One of Rep. Kristi Noem’s favorite hobbyhorses has been the school lunch program. Our Congresswoman has been waging war for years on rules that she says leave kids hungry.

Predictably, her anecdotes falter before real scientific research. Dr. Steven Czinn, chair of the department of pediatrics at the University of Maryland School of Medicine, says conservatives like Noem and food company lobbyists are pushing to undo school lunch standards that are reducing food waste and delivering healthier meals:

There is strong evidence that this effort is succeeding. A 2014 survey of school leaders found that most were receiving high marks from students about the healthier meals. In a study published last year, researchers at Yale, Berkeley and the University of Connecticut found that at schools serving the new fare, students ate more fruit and vegetables and threw away less.

The subjects, a group of nearly 700 students in a low-income, urban school district, “responded positively to the new lunches,” the researchers concluded. “Overall, the revised meal standards and policies appear to have significantly lowered plate waste in school cafeterias.”

In January, a much larger national study provided more support. For this project, the largest and most complete look at the new standards yet, scientists at the University of Washington School of Public Health looked at more than 1.7 million meals eaten by 7,200 students in a diverse urban school district. The researchers compared students’ eating habits before and after the new rules took effect. After the change, kids chose food that was lower in calories and more nutritious. Just as important, there was almost no difference in how many students participated in the school lunch program: Before the standards kicked in, 47 percent of students ate school lunches; after, the rate was 46 percent. That comes down to a loss of about seven students, hardly a stampede toward the cafeteria exits [Dr. Steven Czinn, “New School Lunch Standards Are Working. So Why Does Congress Want to Knock Them Down?”Washington Post, 2016.03.08].

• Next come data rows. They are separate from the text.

==> config.mk <==
export PLATFORM = sky130hd
export DESIGN_NAME = mbde_merge_flat
export DESIGN_NICKNAME = d
export VERILOG_FILES = /design/src/design/mbde_pkg.sv /design/src/design/mbde_event_if.sv /design/src/design/mbde_merge.sv /design/src/flat_wrapper.sv
export SDC_FILE = /design/constraint.sdc
export NUM_CORES = 1
export LEC_CHECK = 0
export CAP_MARGIN = 15
export CORE_MARGIN = 1
export CORE_UTILIZATION = 40
export CTS_CLUSTER_SIZE = 30
export DETAILED_ROUTE_END_ITERATION = 7
export DONT_BUFFER_PORTS = 1
export SETUP_SLACK_MARGIN = 0.5
export SLEW_MARGIN = 20
export SYNTH_ARGS = -nofsm -noshare
export SYNTH_HDL_FRONTEND = slang
export SYNTH_SLANG_ARGS = --single-unit
==> constraint.sdc <==
create_clock -name clk -period 3.1 [get_ports clk]
set_input_delay 0 -clock clk [delete_from_list [all_inputs] [get_ports clk]]
set_output_delay 0 -clock clk [all_outputs]
set_load 0.005 [all_outputs]
==> src/design/mbde_pkg.sv <==
package mbde_pkg;

	localparam int NUM_INPUTS_DEF = 32;
	localparam int MASK_W         = 32;
	localparam int TIME_W         = 32;
	localparam int DEBOUNCE_W     = 16;
	localparam int BIT_IDX_W      = 5;
	localparam int CFG_IDX_W      = 2;

	typedef enum logic [CFG_IDX_W-1:0] {
		REG_INPUT_MASK = 2'd0,
		REG_DEBOUNCE   = 2'd1,
		REG_POLARITY   = 2'd2
	} cfg_reg_t;

	// what one lane reports for the current sample
	typedef struct packed {
		logic hit;
		logic rising;
		logic is_active;
	} lane_evt_t;

endpackage

==> src/design/mbde_event_if.sv <==
interface mbde_event_if import mbde_pkg::*; ();
	logic                 valid;
	logic                 ready;
	logic [BIT_IDX_W-1:0] bit_index;
	logic                 rising;
	logic                 is_active;
	logic [TIME_W-1:0]    stamp_ms;
	logic                 last;

	modport source(output valid, output bit_index, output rising, output is_active,
		output stamp_ms, output last, input ready);
	modport sink(input valid, input bit_index, input rising, input is_active,
		input stamp_ms, input last, output ready);
endinterface

==> src/design/mbde_merge.sv <==
module mbde_merge import mbde_pkg::*; #(
	parameter int NUM_INPUTS = NUM_INPUTS_DEF
) (
	input  logic                 clk,
	input  logic                 arst_n,
	input  logic                 load,
	input  lane_evt_t            lane_evt [NUM_INPUTS],
	input  logic [TIME_W-1:0]    now_ms,
	output logic                 take_ok,
	mbde_event_if.source         evt
);

	logic [NUM_INPUTS-1:0] mask_q;
	logic [NUM_INPUTS-1:0] level_q;
	logic [NUM_INPUTS-1:0] act_q;
	logic [TIME_W-1:0]     stamp_q;

	logic                  out_valid_q;
	logic [BIT_IDX_W-1:0]  out_idx_q;
	logic                  out_rising_q;
	logic                  out_active_q;
	logic [TIME_W-1:0]     out_stamp_q;
	logic                  out_last_q;

	logic [NUM_INPUTS-1:0] lowest;
	logic [NUM_INPUTS-1:0] rest;
	logic [BIT_IDX_W-1:0]  low_idx;
	logic                  out_free;
	logic                  pop;

	always_comb begin
		lowest   = mask_q & (~mask_q + 1'b1);
		rest     = mask_q & ~lowest;
		low_idx  = '0;
		for (int i = NUM_INPUTS - 1; i >= 0; i--) begin
			if (mask_q[i]) low_idx = BIT_IDX_W'(i);
		end
		out_free = !out_valid_q || evt.ready;
		pop      = (mask_q != '0) && out_free;
		// batch frees up once its last beat moves to the output register
		take_ok  = (mask_q == '0) || (pop && (rest == '0));
	end

	always_ff @(posedge clk or negedge arst_n) begin
		if (!arst_n) begin
			mask_q      <= '0;
			out_valid_q <= 1'b0;
		end else begin
			if (load) begin
				for (int i = 0; i < NUM_INPUTS; i++) mask_q[i] <= lane_evt[i].hit;
			end else if (pop) begin
				mask_q <= rest;
			end
			if (pop) out_valid_q <= 1'b1;
			else if (evt.ready) out_valid_q <= 1'b0;
		end
	end

	always_ff @(posedge clk) begin
		if (load) begin
			for (int i = 0; i < NUM_INPUTS; i++) begin
				level_q[i] <= lane_evt[i].rising;
				act_q[i]   <= lane_evt[i].is_active;
			end
			stamp_q <= now_ms;
		end
		if (pop) begin
			out_idx_q    <= low_idx;
			out_rising_q <= |(lowest & level_q);
			out_active_q <= |(lowest & act_q);
			out_stamp_q  <= stamp_q;
			out_last_q   <= (rest == '0);
		end
	end

	assign evt.valid     = out_valid_q;
	assign evt.bit_index = out_idx_q;
	assign evt.rising    = out_rising_q;
	assign evt.is_active = out_active_q;
	assign evt.stamp_ms  = out_stamp_q;
	assign evt.last      = out_last_q;

endmodule

==> src/flat_wrapper.sv <==
// flat-port wrapper written by rule: the top's interface ports become plain ports
module mbde_merge_flat import mbde_pkg::*;
#(
	parameter int NUM_INPUTS = NUM_INPUTS_DEF
)
  (clk, arst_n, load, lane_evt, now_ms, take_ok, evt_valid, evt_bit_index, evt_rising, evt_is_active, evt_stamp_ms, evt_last, evt_ready);
  mbde_event_if evt_i ();
  input  logic clk;
  input  logic arst_n;
  input  logic load;
  input  lane_evt_t lane_evt[NUM_INPUTS];
  input  logic [TIME_W-1:0] now_ms;
  output logic take_ok;
  output wire logic [$bits(evt_i.valid)-1:0] evt_valid;
  output wire logic [$bits(evt_i.bit_index)-1:0] evt_bit_index;
  output wire logic [$bits(evt_i.rising)-1:0] evt_rising;
  output wire logic [$bits(evt_i.is_active)-1:0] evt_is_active;
  output wire logic [$bits(evt_i.stamp_ms)-1:0] evt_stamp_ms;
  output wire logic [$bits(evt_i.last)-1:0] evt_last;
  input wire logic [$bits(evt_i.ready)-1:0] evt_ready;
  assign evt_valid = evt_i.valid;
  assign evt_bit_index = evt_i.bit_index;
  assign evt_rising = evt_i.rising;
  assign evt_is_active = evt_i.is_active;
  assign evt_stamp_ms = evt_i.stamp_ms;
  assign evt_last = evt_i.last;
  assign evt_i.ready = evt_ready;
  mbde_merge #(.NUM_INPUTS(NUM_INPUTS)) u_core (.clk(clk), .arst_n(arst_n), .load(load), .lane_evt(lane_evt), .now_ms(now_ms), .take_ok(take_ok), .evt(evt_i));
endmodule
==> results of run 1 <==
[worst max-delay path, stage by stage (launching register included)]
cell      delay, ps
dfrtp_1         380
or4_4           610
nor2_4          180
nand4_1         160
or3_1           350
a222oi_1        370
and4_1          290
a21o_1          200
[layout by cell type (no fill, tap or decap), types with 9 or more instances in the layout]
cell type | synthesis | routed
a21oi_1 | 14 | 14
edfxtp_1 | 136 | 136
nand2_1 | 65 | 63
buf_4 | 0 | 48
inv_1 | 9 | 9
nand3_1 | 13 | 12
nor2b_1 | 11 | 11
clkbuf_16 | 0 | 17
nor3_1 | 10 | 9
dfrtp_1 | 33 | 27
o21ai_0 | 60 | 57
nor2_1 | 29 | 28
dlygate4sd3_1 | 0 | 153
[flip-flops by register name, indices dropped and copies added (netlist names)]
| signal | flops |
|---|---|
| u_core.act_q | 32 |
| u_core.stamp_q | 32 |
| u_core.evt.valid | 1 |
| u_core.level_q | 32 |
| u_core.evt.last | 1 |
| u_core.evt.is_active | 1 |
| u_core.evt.rising | 1 |
| u_core.evt.stamp_ms | 32 |
| u_core.evt.bit_index | 5 |
| u_core.mask_q | 32 |
[cell type report]
class                           count  area [µm²]
Fill cell                        1395        6959
Tap cell                          220       275.3
Sequential cell                   169        4917
Clock inverter                     15       225.2
Timing Repair Buffer              202        1912
Multi-Input combinational cell    312        1947
Clock buffer                       17       425.4
Inverter                           10       40.04
[metal layers]
metal	vias to the layer above	wire length [µm]	GRT usage (%)
met1	2518	8279	28.41
li1	2371	-	-
met4	0	313	8.333
met3	29	1213	5.898
met5	-	0	0
met2	209	9596	36.85
[Yosys cell counts, types with 3 or more instances]
cell type	instances	share of area, %
a2111oi_0	3	0.38
a211oi_1	4	0.44
a21o_1	4	0.44
a21oi_1	14	1.0
a221oi_1	4	0.51
a22o_1	3	0.38
a22oi_1	6	0.65
a31oi_1	3	0.27
buf_2	5	0.36
clkbuf_1	29	1.6
dfrtp_1	33	12
edfxtp_1	136	59
inv_1	9	0.49
nand2_1	65	3.5
nand2b_1	3	0.27
nand3_1	13	0.94
nand3b_1	3	0.33
nand4_1	5	0.45
nand4b_1	3	0.38
nor2_1	29	1.6
nor2b_1	11	1.0
nor3_1	10	0.73
nor4_1	10	0.91
o21ai_0	60	4.4
o31ai_1	4	0.44
or2_2	4	0.36
or3_1	4	0.36
or4_1	5	0.54
[power breakdown]
part	switching [µW]	internal, µW	total (µW)
logic	280	299	579
clock network	1010	1250	2260
registers	123	2670	2790
total	1410	4220	5630
[cell families after synthesis]
logic type	after synthesis	synth area share, %
buffers and inverters	46	2.706
AO/OA/AOI/OAI	132	12.26
adder cells (fa/ha/maj)	2	0.2906
flip-flops	169	71.27
AND/OR/NAND/NOR	178	13.48
[metrics by stage]
stage / hold WS [ps] / std cells / setup slack, ps / util, % / area (µm²)
4_1_cts: -340.3 / 909 / 120.5 / 56.00 / 9353
5_1_grt: -348.0 / 945 / 39.93 / 58.33 / 9742
2_1_floorplan: -295.6 / 527 / 514.8 / - / 6892
3_3_place_gp: -294.3 / 738 / 161.6 / 43.22 / 7218
6_report: -327.9 / 945 / 127.0 / 58.33 / 9742
3_5_place_dp: -294.1 / 738 / 200.7 / 43.22 / 7218
[repair_timing]
action                                  CTS  global route
gates resized for setup                  36             6
pin swaps                                13             4
hold endpoints to repair                258           128
hold buffers                            120            34
endpoints found under the setup margin   54            57
setup buffers                            19             2
[path summary, 6_finish.rpt]
kind | startpoint | endpoint | depth (start not counted)
hold / removal | load | u_core.act_q[26] | 0
min in group asynchronous | arst_n | u_core.mask_q[25] | 2
setup reg to reg | u_core.mask_q[18] | u_core.mask_q[26] | 12
max in group asynchronous | arst_n | u_core.mask_q[1] | 2
hold reg to reg | u_core.stamp_q[8] | u_core.evt.stamp_ms[8] | 0
setup / recovery | u_core.mask_q[18] | take_ok | 7
==> flow_metrics.env, run 1 <==
export IMPL_setup_violations=0
export IMPL_powerDensity_mw_per_mm2=577.8
export IMPL_leakagePower_uw=0.003534
export IMPL_fin_crit_sh_pct=95.90
export IMPL_insertion_delay_ps=440
export IMPL_cts_root_buf="clkbuf_16"
export IMPL_ir_drop_mv=0.4066
export IMPL_worstHoldPathType="primary input to flip-flop"
export IMPL_route_detailed_drc=0
export IMPL_power_uw=5629
export IMPL_synth_avg_cell_area_um2=13.07
export IMPL_layout_nets=844
export IMPL_first_pass_iters=5
export IMPL_violations="hold timing"
export IMPL_dieArea_mm2=0.01775
export IMPL_crit_path_max_fanout=6
export IMPL_cts_sinks=169
export IMPL_crit_arrival_ps=2970
export IMPL_clk_pin_slew_ps=80
export IMPL_synth_cell_area_mm2=0.006889
export IMPL_ys_ff_latch=169
export IMPL_startpoint_type="flip-flop"
export IMPL_grt_overflow=0
export IMPL_grt_max_degree=161
export IMPL_vias=5127
export IMPL_fin_tns_setup_ps=0
export IMPL_port_buffers=0
export IMPL_layout_min_cycle_time_ps=2973
export IMPL_initial_utilization_pct=41.25
export IMPL_tightest_slew_ps=482.2
export IMPL_required_ps=3100
export IMPL_synth_fp_nets=659
export IMPL_tritoncts="yes"
export IMPL_synth_enable_flop_cells=136
export IMPL_rows=47
export IMPL_routabilityCongestion=0.8251
export IMPL_rsz0062_at_grt="yes"
export IMPL_cts_buffers=17
export IMPL_slew_limit_headroom_pct=67.70
export IMPL_cap_viol_max_count=0
export IMPL_grt_use_total_pct=22.37
export IMPL_status="complete, but fails checks"
export IMPL_wirelength_um=19400
export IMPL_r2r_setup_slack_ps=280
export IMPL_report_final_slew_viol_count=0
export IMPL_hold_violations=127
export IMPL_clockBufferDepth=2
export IMPL_ys_warn_count=0
export IMPL_dp_final_hpwl_um=12020
export IMPL_grt_pass1_wl_um=29690
export IMPL_timing_fmax_mhz=336.4
export IMPL_seq_area_frac_synth_pct=71.27
export IMPL_netlist_instances=527
export IMPL_ant_nets=0
export IMPL_cp_end_kind="primary output"
export IMPL_vias_per_cell=5.425
export IMPL_cts_htree_levels=4
export IMPL_synthArstFlopShare_pct=19.53
export IMPL_yosysUniqueCellTypes=62
export IMPL_antenna_found_initial=0
export IMPL_die_h_um=133.2
export IMPL_drive_gt1_share_pct=16.69
export IMPL_crit_type="flip-flop to primary output"
export IMPL_coreArea_mm2=0.01670
export IMPL_finClkSkew_ps=18.94
export IMPL_grt_pass1_vias=5281
export IMPL_timing_hold_ws_ps=-327.9
export IMPL_wire_per_inst_um=20.53
export IMPL_ys_flop_type="edfxtp_1"
export IMPL_io_pin_count=174
export IMPL_diodes=0
export IMPL_first_iter_violations=464
export IMPL_area_growth_pct=41.41
export IMPL_die_w_um=133.2
Power figures use the tool's default switching activity.
==> inputs of run 2 (changes only) <==
ABC_AREA = 1   (was unset)
REMOVE_ABC_BUFFERS = 1   (was unset)
SLEW_MARGIN = 5   (was 20)
==> run 2 against run 1 <==
  * The run now ends clean
  * Highest routed layer unchanged
  * Synthesized cell count grew 8.3%
  * Routed wire length shrank 7.0%
  * Die area shrank 0.13%
  * Area after synthesis shrank 0.13%
  * Global-route usage shrank 1.6 points
  * Utilization shrank 0.25 points
  * Clock power shrank 12%
  * Setup slack gained 1.3 ps
==> flow_metrics.env, run 2 <==
export IMPL_status="finished clean"
export IMPL_area_growth_pct=40.99
export IMPL_wire_per_inst_um=18.03
export IMPL_cp_top_family="simple AND/OR/NAND/NOR gates"
export IMPL_clk_pin_slew_ps=60
export IMPL_ys_warn_count=0
export IMPL_powerDensity_mw_per_mm2=549.3
export IMPL_cpPeakStageDelay_ps=410
export IMPL_synthTopCellsByCount="edfxtp_1 (136), nand2_1 (120), inv_1 (62)"
export IMPL_synth_top_area_share_pct=59.36
export IMPL_worstHoldPathType="primary input to async pin"
export IMPL_port_buffers=0
export IMPL_worstPathBufferInverterCount=3
export IMPL_cts_root_buf="clkbuf_16"
export IMPL_grt_pass1_wl_um=27600
export IMPL_cts_htree_levels=4
export IMPL_first_pass_iters=5
export IMPL_die_w_um=133.2
export IMPL_fin_crit_sh_pct=95.86
export IMPL_crit_type="flip-flop to primary output"
export IMPL_dr_wl_met3_um=1194
export IMPL_critPathLaunch="u_core.mask_q[0]"
export IMPL_vias=5178
export IMPL_cts_buffers=17
export IMPL_highest_layer="met4"
export IMPL_rows=47
export IMPL_route_detailed_drc=0
export IMPL_diodes=0
export IMPL_wl_met2_um=8877
export IMPL_grt_max_degree=99
export IMPL_path_cells="or2_4 -> clkinv_4 -> nand2_8 -> nor2_8 -> nand2_8 -> nor2_8 -> inv_6 -> nor3_4 -> inv_2 -> nor2_4 -> nor2_4 -> nor4_4 -> nand4_1 -> nor4_4 -> nand2_1 -> o21ai_2"
export IMPL_finClkSkew_ps=7.676
export IMPL_leakagePower_uw=0.003822
export IMPL_vias_per_cell=5.173
export IMPL_wirelength_um=18050
export IMPL_routabilityCongestion=0.8655
export IMPL_finalNonFillerCells=1001
export IMPL_grt_overflow=0
export IMPL_synthArstFlopShare_pct=19.53
export IMPL_io_pin_count=174
export IMPL_dp_final_hpwl_um=11030
export IMPL_cp_end_kind="primary output"
export IMPL_path_depth=16
export IMPL_dieArea_mm2=0.01773
export IMPL_report_final_slew_viol_count=0
export IMPL_layout_commonest_cell="dlygate4sd3_1"
export IMPL_dp_cells=785
export IMPL_initial_utilization_pct=41.20
export IMPL_grt_pass1_vias=5311
export IMPL_grt_use_total_pct=20.80
export IMPL_met1_length_um=7463
export IMPL_ff2ff_path_depth=19
export IMPL_synth_area_top_cells="edfxtp_1 (59%), dfrtp_1 (12%), nand2_1 (6.5%), nand3_1 (3.9%), inv_1 (3.4%)"
export IMPL_clockBufferDepth=2
export IMPL_ant_nets=0
export IMPL_synth_cell_area_mm2=0.006880
export IMPL_startpoint_type="flip-flop"
export IMPL_ys_ff_latch=169
export IMPL_r2r_start="u_core.mask_q[0]"
export IMPL_cap_viol_max_count=0
export IMPL_synth_avg_cell_area_um2=12.05
export IMPL_antenna_found_initial=0
export IMPL_layout_common_cells="dlygate4sd3_1 (160), edfxtp_1 (136), nand2_1 (118)"
export IMPL_ir_drop_mv=0.4333
export IMPL_layout_min_cycle_time_ps=2972
export IMPL_ys_flop_type="edfxtp_1"
export IMPL_netlist_instances=571
export IMPL_seq_area_frac_synth_pct=71.36
export IMPL_layout_nets=900
export IMPL_synth_enable_flop_cells=136
export IMPL_cts_sinks=169
export IMPL_first_iter_violations=351
export IMPL_slowest_stage="dfrtp_2"
export IMPL_insertion_delay_ps=430
export IMPL_crit_arrival_ps=2970
export IMPL_slew_limit_headroom_pct=50.68
export IMPL_hold_violations=0
export IMPL_coreArea_mm2=0.01670
export IMPL_rsz0062_at_grt="yes"
export IMPL_yosysUniqueCellTypes=38
export IMPL_tightest_slew_ps=739.0
export IMPL_timing_fmax_mhz=336.5
export IMPL_die_h_um=133.2
export IMPL_setup_violations=0
export IMPL_crit_path_max_fanout=5
export IMPL_required_ps=3100
export IMPL_synth_top_area_cell="edfxtp_1"
export IMPL_drive_gt1_share_pct=14.08
export IMPL_fin_util_pct=58.08
export IMPL_tritoncts="yes"
export IMPL_yosysMostFrequentCell="edfxtp_1"
[run 2: worst paths after layout]
kind | endpoint | slack, ps
max | take_ok | 130
min in group clk | u_core.act_q[15] | 40
max reg2reg | u_core.evt.last | 180
min | u_core.mask_q[10] | 40
min reg2reg | u_core.evt.stamp_ms[18] | 420
max in group asynchronous | u_core.mask_q[30] | 2840
[run 2: area by class of cell]
type	count	area (µm²)
Tap cell	220	275.3
Timing Repair inverter	1	7.507
Multi-Input combinational cell	325	1813
Fill cell	1350	7000
Timing Repair Buffer	188	1872
Sequential cell	169	4917
Clock inverter	13	121.4
Inverter	66	261.5
Clock buffer	19	432.9
[run 2: worst register-to-register path, cell delays in order, from the launching register on]
cell and delay, ps:
dfrtp_2 410, or2_4 250, clkinv_4 70, nand2_8 60, nor2_8 150, nand2_8 90, nor2_8 120, inv_6 50
nor3_4 200, inv_2 80, nor2_4 110, nor2_4 50, nor4_4 280, nand4_1 180, nor4_4 220, buf_4 170
buf_6 90, buf_6 80, buf_6 80, buf_6 70
[run 2: what timing repair did]
action                                 4_1_cts  5_1_grt
gates cloned                                 0        1
endpoints found under the hold margin      258        9
resized for setup                           24       29
hold buffers                               161        1
buffers inserted                            16        5
pin swaps                                    3        3
setup endpoints to repair                   15       24
[run 2: report_power, final]
group / switching [µW] / internal (µW) / total, µW
clock network: 892 / 1110 / 2000
registers: 126 / 2660 / 2790
logic: 277 / 259 / 536
total: 1290 / 4030 / 5330
[run 2: kinds of logic after synthesis]
group	synth area share (%)
AOI/OAI and AO/OA	6.292
and+or+nand+nor	17.91
buffers and inverters	4.437
DFF	71.36
[run 2: stage by stage]
step           hold WS [ps]  power (µW)  instance area, µm²  worst slack [ps]  TNS [ps]
2_1_floorplan        -295.6        2989                6830             -1418    -50790
3_3_place_gp         -294.0        3089                7151            -92.51    -92.51
3_5_place_dp         -294.0        3100                7151            -118.8    -118.8
4_1_cts               27.51        5336                9545             171.4         0
5_1_grt               39.61        5546                9701            -104.8    -124.4
6_report              35.89        5328                9701             128.3         0
[run 2: metal layers]
| metal | GRT usage, % | vias up |
|---|---|---|
| met5 | 0 | - |
| met4 | 10.54 | 0 |
| met3 | 5.860 | 33 |
| met2 | 34.85 | 227 |
| met1 | 24.51 | 2500 |
| li1 | - | 2418 |
==> inputs of run 3 (changes only) <==
==> constraint.sdc (replaced) <==
create_clock -name clk -period 3.1 [get_ports clk]
set_input_delay 0 -clock clk [delete_from_list [all_inputs] [get_ports clk]]
set_output_delay 0 -clock clk [all_outputs]
set_load 0.02 [all_outputs]
==> run 3 against run 2 <==
  * Power up 4.2%
  * First-iteration DRC count rose by 22%
  * Fmax fell by 1.3%
  * Worst hold slack lost 21 ps
  * Clock skew rose by 5.9 ps
  * Critical endpoint unchanged
  * Setup slack lost 38 ps
  * Routed wire length down 2.0%
  * Global-route usage down 0.63 points
  * Sequential power grew 1%
  * Clock-buffer cell count decreased by 1
==> flow_metrics.env, run 3 (synthesized netlist as in run 2, its figures left out) <==
export IMPL_required_ps=3100
export IMPL_first_iter_violations=429
export IMPL_timing_fmax_mhz=332.3
export IMPL_seq_area_mm2=0.004918
export IMPL_grt_pass1_vias=5198
export IMPL_cpPeakStageDelay_ps=390
export IMPL_powerDensity_mw_per_mm2=573.0
export IMPL_setup_violations=0
export IMPL_dieArea_mm2=0.01773
export IMPL_tightest_slew_ps=750.5
export IMPL_startpoint_type="flip-flop"
export IMPL_rsz0062_at_grt="yes"
export IMPL_cts_sinks=169
export IMPL_layout_commonest_cell="dlygate4sd3_1"
export IMPL_coreArea_mm2=0.01670
export IMPL_crit_arrival_ps=3010
export IMPL_tritoncts="yes"
export IMPL_route_detailed_drc=0
export IMPL_area_growth_pct=40.83
export IMPL_port_buffers=0
export IMPL_status="finished clean"
export IMPL_cp_top_family="simple AND/OR/NAND/NOR gates"
export IMPL_grt_pass1_wl_um=26920
export IMPL_cts_htree_levels=4
export IMPL_worstHoldPathType="primary input to flip-flop"
export IMPL_leakagePower_uw=0.003808
export IMPL_clockBufferDepth=2
export IMPL_wire_per_inst_um=17.70
export IMPL_layout_min_cycle_time_ps=3010
export IMPL_path_cells="or2_4 -> clkinv_4 -> nand2_8 -> nor2_8 -> nand2_8 -> nor2_8 -> inv_6 -> nor3_4 -> inv_2 -> nor2_4 -> nor2_4 -> nor4_4 -> nand4_1 -> nor4_2 -> nand2_1 -> o21ai_4"
export IMPL_power_uw=5552
export IMPL_report_final_slew_viol_count=0
export IMPL_io_pin_count=174
export IMPL_crit_type="flip-flop to primary output"
export IMPL_cts_buffers=17
export IMPL_initial_utilization_pct=41.20
export IMPL_post_dp_cell_area_mm2=0.007158
export IMPL_multi_input_area_mm2=0.001779
export IMPL_slew_limit_headroom_pct=49.91
export IMPL_cap_viol_max_count=0
export IMPL_fin_crit_sh_pct=97.09
export IMPL_die_h_um=133.2
export IMPL_slowest_stage="dfrtp_1"
export IMPL_grt_max_degree=99
export IMPL_final_area_mm2=0.009689
export IMPL_vias=5113
export IMPL_ant_nets=0
export IMPL_ir_drop_mv=0.3981
export IMPL_diodes=0
export IMPL_rows=47
export IMPL_first_pass_iters=7
export IMPL_layout_common_cells="dlygate4sd3_1 (160), edfxtp_1 (136), nand2_1 (119)"
export IMPL_fill_cells=1358
export IMPL_fin_tns_setup_ps=0
export IMPL_wirelength_um=17700
export IMPL_dp_final_hpwl_um=11320
export IMPL_die_w_um=133.2
export IMPL_antenna_found_initial=0
export IMPL_grt_overflow=0
export IMPL_cts_root_buf="clkbuf_16"
export IMPL_cp_end_kind="primary output"
export IMPL_vias_per_cell=5.113
export IMPL_crit_path_max_fanout=7
export IMPL_finClkSkew_ps=13.55
export IMPL_insertion_delay_ps=430
export IMPL_grt_use_total_pct=20.16
export IMPL_layout_nets=899
export IMPL_hold_violations=0
export IMPL_routabilityCongestion=0.9074
export IMPL_drive_gt1_share_pct=12.95
export IMPL_worstPathBufferInverterCount=3
export IMPL_clk_pin_slew_ps=60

I could offer my anecdote about the heaping, healthy meals I see on the kids’ plates at school here in Aberdeen (they get chicken nuggets, and they can go for seconds!). But I’ll settle for science: contrary to Noem’s corporate-backed noise, the new school lunch standards are giving kids healthier meals.

 

23 Comments

  1. Mark Winegar 2016-03-10 07:26

    I frequently dine with students in the Vermillion and Elk Point-Jefferson school districts and they seem to enjoy the meals served. Ample fruits and vegetables are available and very few students bring their own lunch from home. The school lunch program seems to be working well here.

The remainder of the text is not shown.